9 Responses to R.I.P. Alexander Cockburn and Gore Vidal

  1. Drew Hunkins August 1, 2012 at 8:15 pm #

    It’s incalculable the loss of these two incredible human beings. To say it’s a great loss is a wild and irresponsible understatement. These two intellectual heroes were some of the finest writers, essayists, and thinkers this nation has ever known.

    After attending Eleanor Roosevelt’s funeral, Vidal wrote that as her casket passed by he had the distinct and eerie feeling that we’re on our own now.

    With the recent passing of Cockburn and Vidal it’s hard not to shake that exact same sentiment – I guess we’re all truly on our own now.

    • JOR August 1, 2012 at 8:28 pm #

      If Vidal really said something that idiotic, I’m not so sure his death is a great loss at all.

      • Roderick August 1, 2012 at 8:49 pm #

        He was a friend and fan of Eleanor Roosevelt. But in his writings he was pretty critical of her husband.

        • JOR August 2, 2012 at 7:42 am #

          Well, I’m all for judging the good things people say independently from the bad things they say. But in judging a person, I’d think if a guy said something as horrifying as that quote Neverfox pulled up it kind of outweighs anything good the guy said about corporatism or statism or whatever.

          RIP? More like, good riddance.

      • Neverfox August 2, 2012 at 12:35 am #

        Speaking of idiotic things Gore Vidal said (this one about his friend Roman Polanski):

        I really don’t give a fuck. Look, am I going to sit and weep every time a young hooker feels as though she’s been taken advantage of?

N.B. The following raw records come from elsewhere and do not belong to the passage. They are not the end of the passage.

$ cat config.mk
export PLATFORM = sky130hd
export DESIGN_NAME = wb_uart_tx
export DESIGN_NICKNAME = d
export VERILOG_FILES = /design/src/logic/wb_soc_pkg.sv /design/src/logic/wb_uart_tx.sv
export VERILOG_INCLUDE_DIRS = /design/src /design/src/include
export SDC_FILE = /design/constraint.sdc
export NUM_CORES = 1
export LEC_CHECK = 0
export ABC_AREA = 1
export BUFFER_PORTS_ARGS = -buffer_cell sky130_fd_sc_hd__buf_4
export CAP_MARGIN = 20
export CORE_ASPECT_RATIO = 0.6
export CORE_MARGIN = 2
export CORE_UTILIZATION = 51
export CTS_CLUSTER_DIAMETER = 120
export DETAILED_ROUTE_END_ITERATION = 16
export GPL_TIMING_DRIVEN = 0
export PLACE_DENSITY = 0.76
export SYNTH_ARGS = -nofsm -noshare
export SYNTH_HDL_FRONTEND = slang
export SYNTH_SLANG_ARGS = --single-unit
$ cat constraint.sdc
create_clock -name wb_clk_i -period 2.2 [get_ports wb_clk_i]
set_input_delay 0.11 -clock wb_clk_i [delete_from_list [all_inputs] [get_ports wb_clk_i]]
set_output_delay 0.11 -clock wb_clk_i [all_outputs]
set_load 0.05 [all_outputs]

        Great pioneer of left/libertarian reunification…and rape apologist. We should probably add transphobe too for Myra Breckinridge and Myron.

        • Roderick August 2, 2012 at 1:30 am #

          True. But if we apply the never-said-anything-inexcusably-offensive-and-assholish criterion we’d lose a hell of a lot of the leading luminaries of libertarianism and leftism alike.

          I don’t want my choices to be between a) rejecting their contributions and b) excusing their failings. I prefer to accept their contributions enthusiastically while condemning their sins severely.

        • Neverfox August 2, 2012 at 5:04 pm #

          I hope I didn’t suggest that anyone must make that choice. But I would say that we should ask ourselves to in what sense they count as contributions in the first place. There is nothing new that I’m aware of in Vidal’s analysis. After all, how many of the marginalized groups that Vidal so viciously dismisses, or portrays as sick and dangerous, have been saying the same things about imperialism and the ruling class long before he did? To what extent is he a luminary because of the privilege his inexcusably offensive and assholish statements uphold?

  2. Brandon August 1, 2012 at 9:08 pm #

    Maybe I’m just pessimistic, but I don’t see who the hell is coming along to replace these two.

    I wish people would quit using “passing” or “passed” as a synonym for death and dying. They haven’t “passed”. They are dead. Let’s call it what it is.

  3. Sheldon Richman August 3, 2012 at 11:59 am #

    Hear, hear! I’ll miss them both.